California’s 70-year-old Attorney General Jerry Brown was looking fit and sounding aggressive, as he usually does at the podium, during the news conference he called last Friday morning inside L.A.’s Ronald Reagan State Office Building. He was answering questions about the indictments of two doctors and lawyer Howard K. Stern for supplying illegal prescription drugs to Anna Nicole Smith, who died from an overdose in 2007.

“My hope,” Brown said, “is that the message goes out that doctors do not have a license to pump innocent and often vulnerable people full of dangerous chemicals.”

But Brown also rambled in a way that might not have been obvious at first because he spoke quickly and without much punctuation, in run-on, stream-of-consciousness sentences.

“Certainly there’s a certain psychic gain here, part of the glitz and celebrity and power. There’s a lot of money floating around. There’s a lot of the high life.”

Brown said these words in reply to a reporter’s question about the motivation of Smith’s “friends” — Stern and doctors Sandeep Kapoor and Khristine Eroshevich — accused of keeping the actress on a rigorous diet of pills and opiates that parked her in a mental haze until she died. But Brown might well have been describing another kind of addiction — a need for some elected officials to stay connected to the political power grid. He’d said about as much to a group of L.A. Weekly journalists during a 2006 interview, when he was campaigning for A.G. With beguiling candor, he told us then that running for office was what guys like him did.

It’s all but certain Brown will run for California governor, an office he held for two terms in the past, in 2010. Was Brown’s prosecution of the gang of three, allegedly responsible — however peripherally — for Smith’s death, part of a precampaign strategy? None of the reporters present asked Brown about a connection to the prosecution and his political ambitions. The most we inquired about, politely, was whether his office would have gotten involved in a case like this if an unknown addict was involved.

“This office has gone after dozens of doctors for abusing the law in ways that we’re talking about today in respect to Anna Nicole Smith,” Brown responded. “She was a very famous person but the abuse in this case is serious. Unfortunately it’s not that unusual. It goes on. And it goes on in a way that I personally feel very strongly committed to putting a stop to.” By now Brown was racing through his lines in that hoarse Robert Duvall delivery he has. The words spilled down from the podium and Brown would leave it up to us to later add shape to them with commas and periods.

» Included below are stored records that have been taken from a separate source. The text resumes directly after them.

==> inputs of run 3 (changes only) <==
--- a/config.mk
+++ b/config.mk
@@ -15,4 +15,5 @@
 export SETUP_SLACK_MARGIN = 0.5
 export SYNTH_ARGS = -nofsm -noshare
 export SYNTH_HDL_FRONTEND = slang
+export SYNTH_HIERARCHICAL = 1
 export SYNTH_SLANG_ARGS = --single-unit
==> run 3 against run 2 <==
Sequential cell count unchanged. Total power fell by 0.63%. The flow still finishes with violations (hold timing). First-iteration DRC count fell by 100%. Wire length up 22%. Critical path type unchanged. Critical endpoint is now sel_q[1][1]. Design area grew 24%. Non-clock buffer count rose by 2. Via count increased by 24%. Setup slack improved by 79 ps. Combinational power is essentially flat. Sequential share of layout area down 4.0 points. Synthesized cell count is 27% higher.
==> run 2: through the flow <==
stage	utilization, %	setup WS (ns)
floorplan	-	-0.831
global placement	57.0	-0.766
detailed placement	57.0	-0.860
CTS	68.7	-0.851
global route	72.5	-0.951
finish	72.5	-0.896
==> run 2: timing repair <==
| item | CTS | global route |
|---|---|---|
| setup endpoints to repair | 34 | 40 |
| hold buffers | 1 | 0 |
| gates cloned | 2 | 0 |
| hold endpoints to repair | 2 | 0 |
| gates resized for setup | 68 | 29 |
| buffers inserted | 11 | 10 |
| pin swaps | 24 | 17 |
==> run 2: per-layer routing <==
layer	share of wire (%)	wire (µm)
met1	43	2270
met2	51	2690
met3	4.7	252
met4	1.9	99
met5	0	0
<file path="src/rtl/pm_pkg.sv">
// Shared types for the power-mode controller.
// Assumes: all users import this package; codes of pm_mode_e are visible at the ports.
package pm_pkg;

    // Power condition of the converter, as reported on the mode port.
    typedef enum logic [1:0] {
        PM_RUN     = 2'd0,
        PM_PARTIAL = 2'd1,
        PM_FULL    = 2'd2,
        PM_CALIB   = 2'd3
    } pm_mode_e;

    // Meaning of a strobe release, judged by the edge count before it.
    typedef enum logic [1:0] {
        RC_NONE  = 2'd0,
        RC_ABORT = 2'd1,
        RC_SLEEP = 2'd2,
        RC_DONE  = 2'd3
    } rel_class_e;

endpackage

</file>
<file path="src/rtl/pm_edge_window.sv">
// Counts serial-clock rising edges since the last strobe fall and classifies
// each strobe rise into abort, sleep request or completed cycle.
// Assumes: strobe and sclk_rise are synchronous; a sclk_rise pulse in the same
// cycle as a strobe edge is not counted. The count saturates at DONE_MIN.
module pm_edge_window
    import pm_pkg::*;
#(
    parameter int PPD_MIN  = 3,
    parameter int DONE_MIN = 14
) (
    input  logic       clk,
    input  logic       rst_n,
    input  logic       strobe,
    input  logic       sclk_rise,
    input  logic       cs_n,
    output rel_class_e rel_class
);
    localparam int CNT_W = $clog2(DONE_MIN + 1);
    localparam logic [CNT_W-1:0] DONE_CNT = CNT_W'(DONE_MIN);
    localparam logic [CNT_W-1:0] PPD_CNT  = CNT_W'(PPD_MIN);

    logic             strobe_q;
    logic [CNT_W-1:0] edge_cnt;
    logic             strobe_fall;
    logic             strobe_rise;

    assign strobe_fall = !strobe && strobe_q;
    assign strobe_rise = strobe && !strobe_q;

    // Delayed strobe for edge detection.
    always_ff @(posedge clk) begin
        if (!rst_n) strobe_q <= 1'b0;
        else        strobe_q <= strobe;
    end

    // Saturating edge counter, cleared on strobe fall and while deselected.
    always_ff @(posedge clk) begin
        if (!rst_n)                                       edge_cnt <= '0;
        else if (cs_n || strobe_fall)                     edge_cnt <= '0;
        else if (!strobe && sclk_rise && edge_cnt < DONE_CNT) edge_cnt <= edge_cnt + 1'b1;
    end

    // Classify a strobe rise; nothing is reported while deselected.
    always_comb begin
        rel_class = RC_NONE;
        if (!cs_n && strobe_rise) begin
            if (edge_cnt >= DONE_CNT)     rel_class = RC_DONE;
            else if (edge_cnt >= PPD_CNT) rel_class = RC_SLEEP;
            else                          rel_class = RC_ABORT;
        end
    end

endmodule

</file>
<file path="src/rtl/pm_settle_timer.sv">
// Down-counter for the reference settling wait; busy while nonzero.
// Assumes: load and hold_off are never both high; reset counts as a load.
module pm_settle_timer #(
    parameter int SETTLE_CYCLES = 100000
) (
    input  logic clk,
    input  logic rst_n,
    input  logic load,
    input  logic hold_off,
    output logic busy
);
    localparam int T_W = $clog2(SETTLE_CYCLES + 1);
    localparam logic [T_W-1:0] LOAD_VAL = T_W'(SETTLE_CYCLES);

    logic [T_W-1:0] remain;

    // Load on reset or wake, clear while the reference is off, else count down.
    always_ff @(posedge clk) begin
        if (!rst_n)           remain <= LOAD_VAL;
        else if (load)        remain <= LOAD_VAL;
        else if (hold_off)    remain <= '0;
        else if (remain != 0) remain <= remain - 1'b1;
    end

    assign busy = (remain != '0);

endmodule

</file>
<file path="src/rtl/pm_mode_fsm.sv">
// Power-mode state machine with the calibration-pending flag.
// Assumes: rel_class is RC_NONE whenever cs_n is high; cs_n is synchronous.
module pm_mode_fsm
    import pm_pkg::*;
(
    input  logic       clk,
    input  logic       rst_n,
    input  logic       cs_n,
    input  rel_class_e rel_class,
    output pm_mode_e   mode,
    output logic       wake_load,
    output logic       next_full
);
    pm_mode_e state_q, state_d;
    logic     cs_q;
    logic     cal_done;
    pm_mode_e wake_to;

    assign wake_to = cal_done ? PM_RUN : PM_CALIB;

    // Delayed chip select for deselect-release detection.
    always_ff @(posedge clk) begin
        if (!rst_n) cs_q <= 1'b0;
        else        cs_q <= cs_n;
    end

    // Next-state decision: chip select first, then strobe releases per mode.
    always_comb begin
        state_d   = state_q;
        wake_load = 1'b0;
        if (cs_n) begin
            state_d = PM_FULL;
        end else if (cs_q) begin
            state_d   = wake_to;
            wake_load = 1'b1;
        end else begin
            unique case (state_q)
                PM_CALIB:   if (rel_class == RC_DONE)  state_d = PM_RUN;
                PM_RUN:     if (rel_class == RC_SLEEP) state_d = PM_PARTIAL;
                PM_PARTIAL: begin
                    if (rel_class == RC_SLEEP)     state_d = PM_FULL;
                    else if (rel_class == RC_DONE) state_d = PM_RUN;
                end
                PM_FULL: begin
                    if (rel_class == RC_DONE) begin
                        state_d   = wake_to;
                        wake_load = 1'b1;
                    end
                end
                default: state_d = PM_CALIB;
            endcase
        end
    end

    assign next_full = (state_d == PM_FULL);

    // Mode register and calibration flag.
    always_ff @(posedge clk) begin
        if (!rst_n) begin
            state_q  <= PM_CALIB;
            cal_done <= 1'b0;
        end else begin
            state_q <= state_d;
            if (state_q == PM_CALIB && rel_class == RC_DONE) cal_done <= 1'b1;
        end
    end

    assign mode = state_q;

endmodule

</file>
<file path="src/rtl/power_mode_ctrl.sv">
// Top of the converter power-mode controller: edge window, mode machine and
// settling timer. Assumes all inputs are synchronous to clk.
module power_mode_ctrl
    import pm_pkg::*;
#(
    parameter int PPD_MIN       = 3,
    parameter int DONE_MIN      = 14,
    parameter int SETTLE_CYCLES = 100000
) (
    input  logic       clk,
    input  logic       rst_n,
    input  logic       conv_strobe,
    input  logic       sclk_rise,
    input  logic       cs_n,
    output logic [1:0] mode,
    output logic       ref_on,
    output logic       settle_busy,
    output logic       conv_ok
);
    rel_class_e rel_class;
    pm_mode_e   mode_e;
    logic       wake_load;
    logic       next_full;

    pm_edge_window #(.PPD_MIN(PPD_MIN), .DONE_MIN(DONE_MIN)) win_i (
        .clk       (clk),
        .rst_n     (rst_n),
        .strobe    (conv_strobe),
        .sclk_rise (sclk_rise),
        .cs_n      (cs_n),
        .rel_class (rel_class)
    );

    pm_mode_fsm fsm_i (
        .clk       (clk),
        .rst_n     (rst_n),
        .cs_n      (cs_n),
        .rel_class (rel_class),
        .mode      (mode_e),
        .wake_load (wake_load),
        .next_full (next_full)
    );

    pm_settle_timer #(.SETTLE_CYCLES(SETTLE_CYCLES)) tmr_i (
        .clk      (clk),
        .rst_n    (rst_n),
        .load     (wake_load),
        .hold_off (next_full),
        .busy     (settle_busy)
    );

    assign mode    = mode_e;
    assign ref_on  = (mode_e != PM_FULL);
    assign conv_ok = (mode_e == PM_RUN) && !settle_busy;

endmodule

</file>
### config.mk
export PLATFORM = sky130hd
export DESIGN_NAME = smul_unit
export DESIGN_NICKNAME = d
export VERILOG_FILES = /design/src/rtl/smul_pkg.sv /design/src/rtl/smul_decode.sv /design/src/rtl/smul_fuse.sv /design/src/rtl/smul_mult.sv /design/src/rtl/smul_unit.sv
export SDC_FILE = /design/constraint.sdc
export NUM_CORES = 2
export LEC_CHECK = 0
export ABC_CLOCK_PERIOD_IN_PS = 8000
export BUFFER_PORTS_ARGS = -buffer_cell sky130_fd_sc_hd__buf_2
export CAP_MARGIN = 20
export CORE_ASPECT_RATIO = 1.5
export CORE_MARGIN = 2
export CORE_UTILIZATION = 30
export CTS_CLUSTER_SIZE = 40
export DETAILED_ROUTE_END_ITERATION = 12
export SYNTH_ARGS = -nofsm -noshare
export SYNTH_HDL_FRONTEND = slang
export SYNTH_SLANG_ARGS = --single-unit
### constraint.sdc
create_clock -name clk -period 8 [get_ports clk]
set_input_delay 0.4 -clock clk [delete_from_list [all_inputs] [get_ports clk]]
set_output_delay 0.4 -clock clk [all_outputs]
set_load 0.01 [all_outputs]
### src/rtl/smul_pkg.sv
package smul_pkg;
  localparam int ILEN = 32;
  localparam int IDXW = 5;

  localparam logic [6:0] OPC_REG_ALU = 7'b0110011;
  localparam logic [6:0] F7_MULDIV   = 7'b0000001;
  localparam logic [2:0] F3_LOW      = 3'b000;
  localparam logic [2:0] F3_HIGH     = 3'b001;

  typedef enum logic [1:0] {
    K_BAD  = 2'd0,
    K_LOW  = 2'd1,
    K_HIGH = 2'd2
  } kind_e;

  typedef struct packed {
    kind_e           kind;
    logic [IDXW-1:0] rd;
    logic [IDXW-1:0] rs1;
    logic [IDXW-1:0] rs2;
  } dec_t;
endpackage

### src/rtl/smul_decode.sv
module smul_decode
  import smul_pkg::*;
(
  input  logic [ILEN-1:0] instr,
  output dec_t            dec
);
  logic [6:0] opc;
  logic [2:0] f3;
  logic [6:0] f7;

  assign opc = instr[6:0];
  assign f3  = instr[14:12];
  assign f7  = instr[31:25];

  always_comb begin
    dec.rd   = instr[11:7];
    dec.rs1  = instr[19:15];
    dec.rs2  = instr[24:20];
    dec.kind = K_BAD;
    if (opc == OPC_REG_ALU && f7 == F7_MULDIV) begin
      if (f3 == F3_HIGH)     dec.kind = K_HIGH;
      else if (f3 == F3_LOW) dec.kind = K_LOW;
    end
  end
endmodule

### src/rtl/smul_fuse.sv
module smul_fuse
  import smul_pkg::*;
(
  input  logic clk,
  input  logic rst,
  input  logic accept,
  input  dec_t dec,
  output logic hit
);
  logic            rec_valid;
  logic [IDXW-1:0] rec_rs1;
  logic [IDXW-1:0] rec_rs2;
  logic            clash;

  assign clash = (dec.rd == dec.rs1) || (dec.rd == dec.rs2);
  assign hit   = rec_valid && (dec.kind == K_LOW) &&
                 (dec.rs1 == rec_rs1) && (dec.rs2 == rec_rs2);

  always_ff @(posedge clk) begin
    if (rst) begin
      rec_valid <= 1'b0;
      rec_rs1   <= '0;
      rec_rs2   <= '0;
    end else if (accept) begin
      rec_valid <= (dec.kind == K_HIGH) && !clash;
      rec_rs1   <= dec.rs1;
      rec_rs2   <= dec.rs2;
    end
  end
endmodule

### src/rtl/smul_mult.sv
module smul_mult #(
  parameter int XLEN = 32,
  parameter int IDXW = 5
) (
  input  logic              clk,
  input  logic              rst,
  input  logic              go,
  input  logic [XLEN-1:0]   a,
  input  logic [XLEN-1:0]   b,
  input  logic              hi,
  input  logic [IDXW-1:0]   rd,
  output logic              busy_hi,
  output logic              done,
  output logic              done_hi,
  output logic [IDXW-1:0]   done_rd,
  output logic [2*XLEN-1:0] prod
);
  localparam int PW = 2 * XLEN;

  logic            s1_v;
  logic [XLEN-1:0] s1_a;
  logic [XLEN-1:0] s1_b;
  logic            s1_hi;
  logic [IDXW-1:0] s1_rd;
  logic signed [PW-1:0] ext_a;
  logic signed [PW-1:0] ext_b;
  logic signed [PW-1:0] full;

  always_ff @(posedge clk) begin
    if (rst) begin
      s1_v  <= 1'b0;
      s1_a  <= '0;
      s1_b  <= '0;
      s1_hi <= 1'b0;
      s1_rd <= '0;
    end else begin
      s1_v <= go;
      if (go) begin
        s1_a  <= a;
        s1_b  <= b;
        s1_hi <= hi;
        s1_rd <= rd;
      end
    end
  end

  assign ext_a   = {{XLEN{s1_a[XLEN-1]}}, s1_a};
  assign ext_b   = {{XLEN{s1_b[XLEN-1]}}, s1_b};
  assign full    = ext_a * ext_b;
  assign busy_hi = s1_v && s1_hi;

  always_ff @(posedge clk) begin
    if (rst) begin
      done    <= 1'b0;
      done_hi <= 1'b0;
      done_rd <= '0;
      prod    <= '0;
    end else begin
      done <= s1_v;
      if (s1_v) begin
        prod    <= full;
        done_hi <= s1_hi;
        done_rd <= s1_rd;
      end
    end
  end
endmodule

### src/rtl/smul_unit.sv
module smul_unit
  import smul_pkg::*;
#(
  parameter int XLEN = 32
) (
  input  logic            clk,
  input  logic            rst,
  input  logic            in_valid,
  output logic            in_ready,
  input  logic [31:0]     in_instr,
  input  logic [XLEN-1:0] in_opa,
  input  logic [XLEN-1:0] in_opb,
  output logic            out_valid,
  output logic            out_illegal,
  output logic [4:0]      out_rd,
  output logic [XLEN-1:0] out_data
);
  localparam int PW = 2 * XLEN;

  dec_t            dec;
  logic            accept;
  logic            hit;
  logic            go;
  logic            busy_hi;
  logic            mul_done;
  logic            done_hi;
  logic [IDXW-1:0] done_rd;
  logic [PW-1:0]   prod;
  logic            fz_valid;
  logic [IDXW-1:0] fz_rd;
  logic            bad_q;

  smul_decode u_dec (
    .instr (in_instr),
    .dec   (dec)
  );

  assign in_ready = !busy_hi;
  assign accept   = in_valid && in_ready;
  assign go       = accept && (dec.kind != K_BAD) && !hit;

  smul_fuse u_fuse (
    .clk    (clk),
    .rst    (rst),
    .accept (accept),
    .dec    (dec),
    .hit    (hit)
  );

  smul_mult #(.XLEN(XLEN), .IDXW(IDXW)) u_mult (
    .clk     (clk),
    .rst     (rst),
    .go      (go),
    .a       (in_opa),
    .b       (in_opb),
    .hi      (dec.kind == K_HIGH),
    .rd      (dec.rd),
    .busy_hi (busy_hi),
    .done    (mul_done),
    .done_hi (done_hi),
    .done_rd (done_rd),
    .prod    (prod)
  );

  always_ff @(posedge clk) begin
    if (rst) begin
      fz_valid <= 1'b0;
      fz_rd    <= '0;
      bad_q    <= 1'b0;
    end else begin
      fz_valid <= accept && hit;
      fz_rd    <= dec.rd;
      bad_q    <= accept && (dec.kind == K_BAD);
    end
  end

  always_ff @(posedge clk) begin
    if (rst) begin
      out_valid   <= 1'b0;
      out_illegal <= 1'b0;
      out_rd      <= '0;
      out_data    <= '0;
    end else begin
      out_valid   <= mul_done || fz_valid;
      out_illegal <= bad_q;
      out_rd      <= mul_done ? done_rd : fz_rd;
      out_data    <= (mul_done && done_hi) ? prod[PW-1:XLEN] : prod[XLEN-1:0];
    end
  end
endmodule

Word-level counts from Yosys, hierarchy flattened:

Cells that the tools add are included.

* logic and storage cells: 54
* bits in registers: 199
* output and inout port bits: 40
* input port bits: 99

* $mul: 1
* equality and inequality tests: 9
* reductions and logical operators: 20
* muxes and demuxes: 5

Operators with widths (count)
* multiplier 32 x 32 -> 64 bit: 1
* two-way mux 32 bit: 1
* equality test 5 bit: 4
* logical AND 1 bit: 12
* equality test 7 x 1 -> 1 bit (second input constant): 1
* equality test 7 x 6 -> 1 bit (second input constant): 1
* two-way mux 5 bit: 1
* two-way mux 2 bit: 2
* equality test 3 x 1 -> 1 bit (second input constant): 1
* logical NOT 1 bit: 3
* logical NOT 3 bit: 1
* equality test 2 x 1 -> 1 bit (second input constant): 1
* equality test 2 bit (second input constant): 1
* logical NOT 2 bit: 1
* logical OR 1 bit: 2
* nonzero test 2 bit: 1
* two-way mux 1 bit: 1

Depth between registers and ports, before layout:

* depth in word-level cells: 10
* depth in mapped cells: 29
* depth with buffers taken out: 28

Cells and area by module:

From an unflattened synthesis, not the netlist that was laid out.

* cell total of the unflattened synthesis: 4627
* area, all modules: 43808.3 um^2

By module, submodules not included
* smul_mult: cells each 4350, times used 1, area each 41006.8 um^2, sequential area each 2842.7 um^2
* smul_unit: cells each 188, times used 1, area each 1999.4 um^2, sequential area each 920.9 um^2
* smul_fuse: cells each 66, times used 1, area each 619.3 um^2, sequential area each 220.2 um^2
* smul_decode: cells each 23, times used 1, area each 182.7 um^2, sequential area each 0.0 um^2

Worst setup path before layout:

Ideal clock, no wire load.

* kind: register -> register
* start: register u_mult.s1_a[31]
* end: register u_mult.prod[62]
* buffers on the path: 1
* period minus slack after synthesis: 7.738 ns
* required time: 7.912 ns
* cell stages (with the launch flop): 23
* setup slack: 0.262 ns
* data arrival time: 7.650 ns
* library setup time: 0.088 ns
* cells stage by stage: dfxtp_1 -> clkbuf_1 -> nand2_1 -> inv_1 -> fa_1 -> fa_1 -> fa_1 -> fa_1 -> inv_1 -> fa_1 -> inv_1 -> fa_1 -> inv_1 -> fa_1 -> inv_1 -> fa_1 -> ha_1 -> nand2_1 -> or3_1 -> o41ai_4 -> a41oi_1 -> or3_1 -> a311oi_2

* longest elaborated chain between the ends: 1

RTL lines
* start, declared: line smul_mult.sv:21 `logic [XLEN-1:0] s1_a;`
* start signal, assigned: line smul_mult.sv:32 `s1_a <= '0;`
* start signal, assigned: line smul_mult.sv:39 `s1_a <= a;`
* multiplier 32 x 32 -> 64 bit: line smul_mult.sv:49 `assign full = ext_a * ext_b;`
* end signal, assigned: line smul_mult.sv:61 `prod <= full;`
* end, declared: line smul_mult.sv:16 `output logic [2*XLEN-1:0] prod`

No other way between the ends.
A chain may end at the register's enable or synchronous reset.

Worst setup path after layout:

* start: register u_mult.s1_a[22]
* end: register u_mult.prod[59]

Same word-level chain as after synthesis.

==> flow_metrics.env <==
export IMPL_status="finished clean"
export IMPL_final_layout_size_suffix_gt1_share_pct=9.56
export IMPL_setup_viol=0
export IMPL_timing_critical_path_mode_cell="fa_1"
export IMPL_fin_skew_ps=17.3
export IMPL_synth_area_leader_cell="fa_1"
export IMPL_synth_compound_area_share_pct=4.81
export IMPL_final_max_slew_viol_count=0
export IMPL_num_vias=31500
export IMPL_hold_viol=0
export IMPL_tritoncts="built"
export IMPL_ys_ff_latch=199
export IMPL_irDropWorstVdd_uv=190
export IMPL_yosysSeqAreaShare_pct=9.25
export IMPL_numCtsBuffers=17
export IMPL_crit_required_ps=8390
export IMPL_first_iter_violations=1348
export IMPL_grt_usage_pct=17.7
export IMPL_cp_max_fo=27
export IMPL_grt_pass1_wl_mm=200
export IMPL_cts_num_sinks=199
export IMPL_postSynthAreaPerCell_um2=9.24
export IMPL_hold_ws_ps=106
export IMPL_finalCritPeriodShare_pct=97.1
export IMPL_synth_top_family_by_area="adder cells"
export IMPL_cp_start_kind="flop"
export IMPL_synthTopCellsByCount="fa_1 (1082), inv_1 (955), nand2_1 (766)"
export IMPL_timing_worst_setup_path_type="flop to flop"
export IMPL_place_gp_congestion=0.905
export IMPL_yosysMostFrequentCell="fa_1"
export IMPL_synth_edf_count=0
export IMPL_num_rows=170
export IMPL_synth_distinct_cells=66
export IMPL_cp_data_arrival_time_ps=8160
export IMPL_synth_ff_type="dfxtp_1"
export IMPL_rsz0062_at_grt="yes"
export IMPL_setup_tns_final_ps=0
export IMPL_synth_fp_nets=6027
export IMPL_end_kind="flop"
export IMPL_relSlewSlack_pct=38.1
export IMPL_critPathMaxStageDelay_ps=570
export IMPL_async_flop_share_pct=0
export IMPL_via_per_inst=4.70
export IMPL_cts_buffer_depth=2
export IMPL_die_y_um=468
export IMPL_worst_slew_pin_slew_ps=928
export IMPL_p_leak_nw=23.7
export IMPL_synth_xor_area_share_pct=1.77
export IMPL_cts_htree_levels=4
export IMPL_die_area_mm2=0.147
export IMPL_synth_top_cell_area_share_pct=50.3
export IMPL_maxCapViolCount=0
export IMPL_final_antenna_net_count=0
export IMPL_pin_count=139
export IMPL_fin_crit_ps=7770
export IMPL_overflow=0
export IMPL_place_inst=6668
export IMPL_drc=0
export IMPL_fin_cells=6707
export IMPL_final_fill_count=14600
export IMPL_synth_mux_area_share_pct=1.30
export IMPL_p_per_area_mw_per_mm2=42.4
export IMPL_post_drt_wl_per_cell_um=18.7
export IMPL_grt_max_degree=82
export IMPL_hold_class="primary input to flop"
export IMPL_syn_area_mm2=0.0431
export IMPL_core_area_mm2=0.143
export IMPL_firstDrtPassIters=7
export IMPL_final_nets=6163
export IMPL_timing_fmax_mhz=129
export IMPL_cts_hold_buffers=0
export IMPL_ys_top_cells_by_area="fa_1 (50%), dfxtp_1 (9.2%), inv_1 (8.3%), and2_1 (7.5%), nand2_1 (6.7%)"
export IMPL_clkLatencyLatePin_ps=530
export IMPL_die_w_um=313
export IMPL_syn_instance_count=4662
export IMPL_post_route_util_pct=33.9
export IMPL_numPortBuffers=138
export IMPL_cts_clk_slew_worst_paths_ps=100
export IMPL_finalWirelength_mm=125
export IMPL_synth_fa_ha_area_share_pct=55.6
export IMPL_cts_root_buf="clkbuf_16"
export IMPL_crit_slowest_cell="fa_1"
export IMPL_grt_pass1_vias=35600
export IMPL_start_util_pct=30.2
export IMPL_yosysWarningCount=0
export IMPL_synthSimpleGateAreaFrac_pct=16.6
export IMPL_syn_to_final_growth_pct=12.4
export IMPL_antenna_found_initial=10
export IMPL_dpl_hpwl_mm=106
==> where the power goes <==
part,total (mW),internal (mW),switching (mW),leakage [nW]
clock network,0.984,0.464,0.519,0.310
logic,0.0720,0.0290,0.0430,21.7
registers,0.996,0.994,0.00275,1.62
total,2.05,1.49,0.565,23.7
==> logic make-up (layout without fill, tap and decap cells) <==
kind of cell | count (synthesis) | count (layout)
AND/OR/NAND/NOR | 1503 | 1503
flip-flops | 199 | 199
other | 0 | 4
AO/OA/AOI/OAI | 331 | 331
XOR/XNOR | 87 | 87
buffers and inverters | 1220 | 1369
multiplexers | 56 | 56
adder cells (fa/ha/maj) | 1266 | 1266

“Is it self-indulgence, is it some power trip, is it just getting some contact high off a celebrity? That remains to be seen,” Brown continued. “The law’s been violated, there’s a conspiracy, someone’s died here. … People think drug dealers on the street corner are the only threat — as a matter of fact, people in white smocks and pharmacies and with their medical degrees are a growing threat. We mean to curtail it the best way that we can.”

People in white smocks. With their medical degrees. Was I the only one in the room who thought the Attorney General’s words sounded less like an anticrime crusade than like Stalin’s invention of the Doctor’s Plot?

“There is a general tolerance and indulgence of drugs,” Brown said. “Everyone knows a doctor, many people take sleeping pills and then they take another pill, we have drug advertising. The American people are being propagandized to be more tolerant of drugs. … I personally think this is damn serious and I hope these courts take it more seriously than they have in the past and this is only one in a series of efforts to crack down on doctors. We’ve already gone after a hundred other doctors and we’ll be stepping up the prosecution in the months ahead.”

Brown’s press conference was over in 17 minutes. Not one of the representatives present from the D.A.’s Office or Drug Enforcement Administration took over the podium — how could you follow an act like that?

I thought of an afternoon years ago, when I had briefly interviewed Anna Nicole Smith. It was at the Abbey club in West Hollywood, where city officials had proclaimed that date Anna Nicole Smith Day. Smith was there to choose a drag queen, dressed as herself, who would appear in a straight-to-video film. She was in one of her fat-and-high phases, and because of a roller-skating accident had to be hoisted out of her limo and into a wheelchair.

When Smith answered my questions she stared off and spoke in a faraway voice that sounded like it came from someone not merely stoned but also out on a ledge. It was as though merely saying the wrong word could send her tumbling off it and into a deep void. That happened two years ago, but the circus that surrounded her is still in business.